Não se trata apenas de repressão. É uma tentativa de reconfigurar o jogo. Ao sufocar o fluxo de capital, Washington quer minar o poder das facções onde mais dói: no caixa.
Além disso, essa classificação abriria caminho para penas mais rígidas aos membros dos grupos detidos em solo americano, com a possibilidade de deportação para El Salvador — destino sombrio no brutal Centro de Confinamento de Terroristas (Cecot), onde a lógica carcerária é outra, menos jurídica, mais simbólica.
Brasil recusa — e explica
Do outro lado da fronteira, o Brasil reage com cautela jurídica e política. O Ministério da Justiça foi claro: o enquadramento de facções como terroristas contraria a lógica da legislação brasileira, que reserva essa tipificação para crimes com motivação ideológica, política ou religiosa — não para ações de lucro por meio do tráfico.

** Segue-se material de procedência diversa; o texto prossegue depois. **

<file path="src/g711_pkg.sv">
// Shared types, constants and companding functions for the G.711 codec.
// Used by the channel interfaces and the codec top level; no dependencies.

package g711_pkg;

    typedef logic [7:0]        code_t;
    typedef logic signed [15:0] sample_t;

    localparam logic [16:0] MU_CLIP    = 17'd32635;
    localparam logic [16:0] MU_BIAS    = 17'd132;
    localparam logic [7:0]  A_TOGGLE   = 8'h55;
    localparam logic [15:0] A_SEG_BASE = 16'h0108;

    localparam logic OP_ENCODE = 1'b0;
    localparam logic OP_DECODE = 1'b1;

    localparam logic LAW_MU = 1'b0;
    localparam logic LAW_A  = 1'b1;

    function automatic code_t mu_encode(input logic [15:0] s);
        logic        neg;
        logic [16:0] mag;
        logic [14:0] biased;
        logic [2:0]  seg;
        logic [3:0]  man;
        neg = s[15];
        mag = neg ? 17'(17'h10000 - {1'b0, s}) : {1'b0, s};
        if (mag > MU_CLIP)
        begin
            mag = MU_CLIP;
        end
        biased = 15'(mag + MU_BIAS);
        seg = 3'd0;
        for (int i = 0; i < 8; i++)
        begin
            if (biased[7 + i])
            begin
                seg = 3'(i);
            end
        end
        man = 4'(biased >> (4'(seg) + 4'd3));
        return ~{neg, seg, man};
    endfunction

    function automatic logic [15:0] mu_decode(input code_t code);
        code_t       u;
        logic [2:0]  seg;
        logic [3:0]  man;
        logic [15:0] base;
        logic [15:0] t;
        u = ~code;
        seg = u[6:4];
        man = u[3:0];
        base = 16'({man, 3'b000}) + 16'(MU_BIAS);
        t = 16'((base << seg) - 16'(MU_BIAS));
        return u[7] ? 16'(16'd0 - t) : t;
    endfunction

    function automatic code_t a_encode(input logic [15:0] s);
        logic        neg;
        logic [14:0] mag;
        logic [2:0]  seg;
        logic [3:0]  man;
        neg = s[15];
        mag = neg ? ~s[14:0] : s[14:0];
        seg = 3'd0;
        if (mag < 15'd256)
        begin
            man = mag[7:4];
        end
        else
        begin
            for (int i = 0; i < 7; i++)
            begin
                if (mag[8 + i])
                begin
                    seg = 3'(i + 1);
                end
            end
            man = 4'(mag >> (4'(seg) + 4'd3));
        end
        return {~neg, seg, man} ^ A_TOGGLE;
    endfunction

    function automatic logic [15:0] a_decode(input code_t code);
        code_t       a;
        logic [2:0]  seg;
        logic [3:0]  man;
        logic [15:0] t;
        a = code ^ A_TOGGLE;
        seg = a[6:4];
        man = a[3:0];
        if (seg == 3'd0)
        begin
            t = 16'({man, 4'b0000}) + 16'd8;
        end
        else
        begin
            t = 16'((16'({man, 4'b0000}) + A_SEG_BASE) << (seg - 3'd1));
        end
        return a[7] ? t : 16'(16'd0 - t);
    endfunction

endpackage

</file>
<file path="src/g711_if.sv">
// Valid/ready channel interfaces for the G.711 codec: input items, results
// and the configuration write channel. Depends on g711_pkg.

interface g711_in_if;
    logic                     valid;
    logic                     ready;
    logic                     operation;
    g711_pkg::sample_t        linear_sample;
    g711_pkg::code_t          code_in;

    modport source (output valid, operation, linear_sample, code_in, input ready);
    modport sink   (input valid, operation, linear_sample, code_in, output ready);
    modport mon    (input valid, ready, operation, linear_sample, code_in);
endinterface

interface g711_out_if;
    logic                     valid;
    logic                     ready;
    g711_pkg::code_t          code_result;
    g711_pkg::sample_t        linear_result;

    modport source (output valid, code_result, linear_result, input ready);
    modport sink   (input valid, code_result, linear_result, output ready);
    modport mon    (input valid, ready, code_result, linear_result);
endinterface

interface g711_cfg_if;
    logic valid;
    logic ready;
    logic data;

    modport source (output valid, data, input ready);
    modport sink   (input valid, data, output ready);
    modport mon    (input valid, ready, data);
endinterface

</file>
<file path="src/g711_law_codec.sv">
// G.711 mu-law / A-law codec top level with a two-register pipeline.
// Depends on g711_pkg and the channel interfaces in g711_if.sv.
//
// Usage:
// The sample_in channel carries one item per transfer: an operation bit
// (encode or decode), a 16-bit PCM sample and an 8-bit code byte. Each
// item yields exactly one transfer on result_out, holding the code byte
// when encoding or the PCM sample when decoding, the other field zero.
// The cfg channel writes the law select bit (0 mu-law, 1 A-law); it is
// always ready and should be written only while no item is in flight.
// An input transfer loads the input register; the conversion logic then
// loads the result register, which offers the result on result_out.
// Throughput is one item per cycle while the receiver takes results; the
// rate is set by the single conversion stage, taking a new item every cycle.
// When the receiver stalls, the result register holds its item and the
// input register can still take one more item before sample_in.ready drops.
// Reset clears both pipeline valid bits and selects mu-law.

module g711_law_codec
(
    input  logic           clk,
    input  logic           rst_n,
    g711_in_if.sink        sample_in,
    g711_out_if.source     result_out,
    g711_cfg_if.sink       cfg
);

    logic              law_reg;
    logic              s1_valid_reg;
    logic              s1_op_reg;
    logic [15:0]       s1_sample_reg;
    g711_pkg::code_t   s1_code_reg;
    logic              s2_valid_reg;
    g711_pkg::code_t   res_code_reg;
    logic [15:0]       res_lin_reg;
    g711_pkg::code_t   res_code_next;
    logic [15:0]       res_lin_next;
    logic              s1_free;
    logic              s2_free;

    assign cfg.ready = 1'b1;

    assign s2_free = !s2_valid_reg || result_out.ready;
    assign s1_free = !s1_valid_reg || s2_free;
    assign sample_in.ready = s1_free;

    always_ff @(posedge clk or negedge rst_n)
    begin
        if (!rst_n)
        begin
            law_reg      <= g711_pkg::LAW_MU;
            s1_valid_reg <= 1'b0;
            s2_valid_reg <= 1'b0;
        end
        else
        begin
            if (cfg.valid && cfg.ready)
            begin
                law_reg <= cfg.data;
            end
            if (s1_free)
            begin
                s1_valid_reg <= sample_in.valid;
            end
            if (s2_free)
            begin
                s2_valid_reg <= s1_valid_reg;
            end
        end
    end

    always_ff @(posedge clk)
    begin
        if (s1_free && sample_in.valid)
        begin
            s1_op_reg     <= sample_in.operation;
            s1_sample_reg <= sample_in.linear_sample;
            s1_code_reg   <= sample_in.code_in;
        end
        if (s2_free && s1_valid_reg)
        begin
            res_code_reg <= res_code_next;
            res_lin_reg  <= res_lin_next;
        end
    end

    always_comb
    begin
        res_code_next = '0;
        res_lin_next  = '0;
        case (s1_op_reg)
            g711_pkg::OP_ENCODE:
            begin
                res_code_next = (law_reg == g711_pkg::LAW_A)
                              ? g711_pkg::a_encode(s1_sample_reg)
                              : g711_pkg::mu_encode(s1_sample_reg);
            end
            g711_pkg::OP_DECODE:
            begin
                res_lin_next = (law_reg == g711_pkg::LAW_A)
                             ? g711_pkg::a_decode(s1_code_reg)
                             : g711_pkg::mu_decode(s1_code_reg);
            end
            default:
            begin
                res_code_next = '0;
                res_lin_next  = '0;
            end
        endcase
    end

    assign result_out.valid         = s2_valid_reg;
    assign result_out.code_result   = res_code_reg;
    assign result_out.linear_result = res_lin_reg;

endmodule

</file>
<file path="src/flat_wrapper.sv">
// flat-port wrapper written by rule: the top's interface ports become plain ports
module g711_law_codec_flat 
  (clk, rst_n, sample_in_valid, sample_in_operation, sample_in_linear_sample, sample_in_code_in, sample_in_ready, result_out_valid, result_out_code_result, result_out_linear_result, result_out_ready, cfg_valid, cfg_data, cfg_ready);
  g711_in_if sample_in_i ();
  g711_out_if result_out_i ();
  g711_cfg_if cfg_i ();
  input  logic clk;
  input  logic rst_n;
  input wire logic [$bits(sample_in_i.valid)-1:0] sample_in_valid;
  input wire logic [$bits(sample_in_i.operation)-1:0] sample_in_operation;
  input wire logic [$bits(sample_in_i.linear_sample)-1:0] sample_in_linear_sample;
  input wire logic [$bits(sample_in_i.code_in)-1:0] sample_in_code_in;
  output wire logic [$bits(sample_in_i.ready)-1:0] sample_in_ready;
  output wire logic [$bits(result_out_i.valid)-1:0] result_out_valid;
  output wire logic [$bits(result_out_i.code_result)-1:0] result_out_code_result;
  output wire logic [$bits(result_out_i.linear_result)-1:0] result_out_linear_result;
  input wire logic [$bits(result_out_i.ready)-1:0] result_out_ready;
  input wire logic [$bits(cfg_i.valid)-1:0] cfg_valid;
  input wire logic [$bits(cfg_i.data)-1:0] cfg_data;
  output wire logic [$bits(cfg_i.ready)-1:0] cfg_ready;
  assign sample_in_i.valid = sample_in_valid;
  assign sample_in_i.operation = sample_in_operation;
  assign sample_in_i.linear_sample = sample_in_linear_sample;
  assign sample_in_i.code_in = sample_in_code_in;
  assign sample_in_ready = sample_in_i.ready;
  assign result_out_valid = result_out_i.valid;
  assign result_out_code_result = result_out_i.code_result;
  assign result_out_linear_result = result_out_i.linear_result;
  assign result_out_i.ready = result_out_ready;
  assign cfg_i.valid = cfg_valid;
  assign cfg_i.data = cfg_data;
  assign cfg_ready = cfg_i.ready;
  g711_law_codec u_core (.clk(clk), .rst_n(rst_n), .sample_in(sample_in_i), .result_out(result_out_i), .cfg(cfg_i));
endmodule
</file>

Há, por trás da recusa brasileira, um princípio de soberania jurídica. Mas também uma preocupação latente: aceitar tal classificação seria abrir um precedente perigoso, que pode tensionar ainda mais o já complexo sistema prisional e judicial do país. Seria, também, importar uma guerra alheia — e com ela, suas consequências.
O terror como ferramenta política
Mas talvez o mais eloquente neste episódio não esteja nas ações, mas nas intenções. Classificar facções estrangeiras como terroristas pode ser, para Trump, mais do que um ato de política criminal. Pode ser um discurso eleitoral disfarçado de medida de segurança. Uma maneira de reforçar sua imagem de dureza diante da criminalidade — ainda que os alvos estejam a milhares de quilômetros de distância.
Na prática, o gesto aumenta a pressão internacional sobre o Brasil. Reforça a imagem de que o narcotráfico sul-americano não é só um problema local, mas uma peça no tabuleiro maior da segurança hemisférica.
O que está em jogo, no fim, é mais do que a semântica jurídica entre crime e terrorismo. É a disputa por narrativas. E, nelas, nem sempre a verdade importa mais que a conveniência.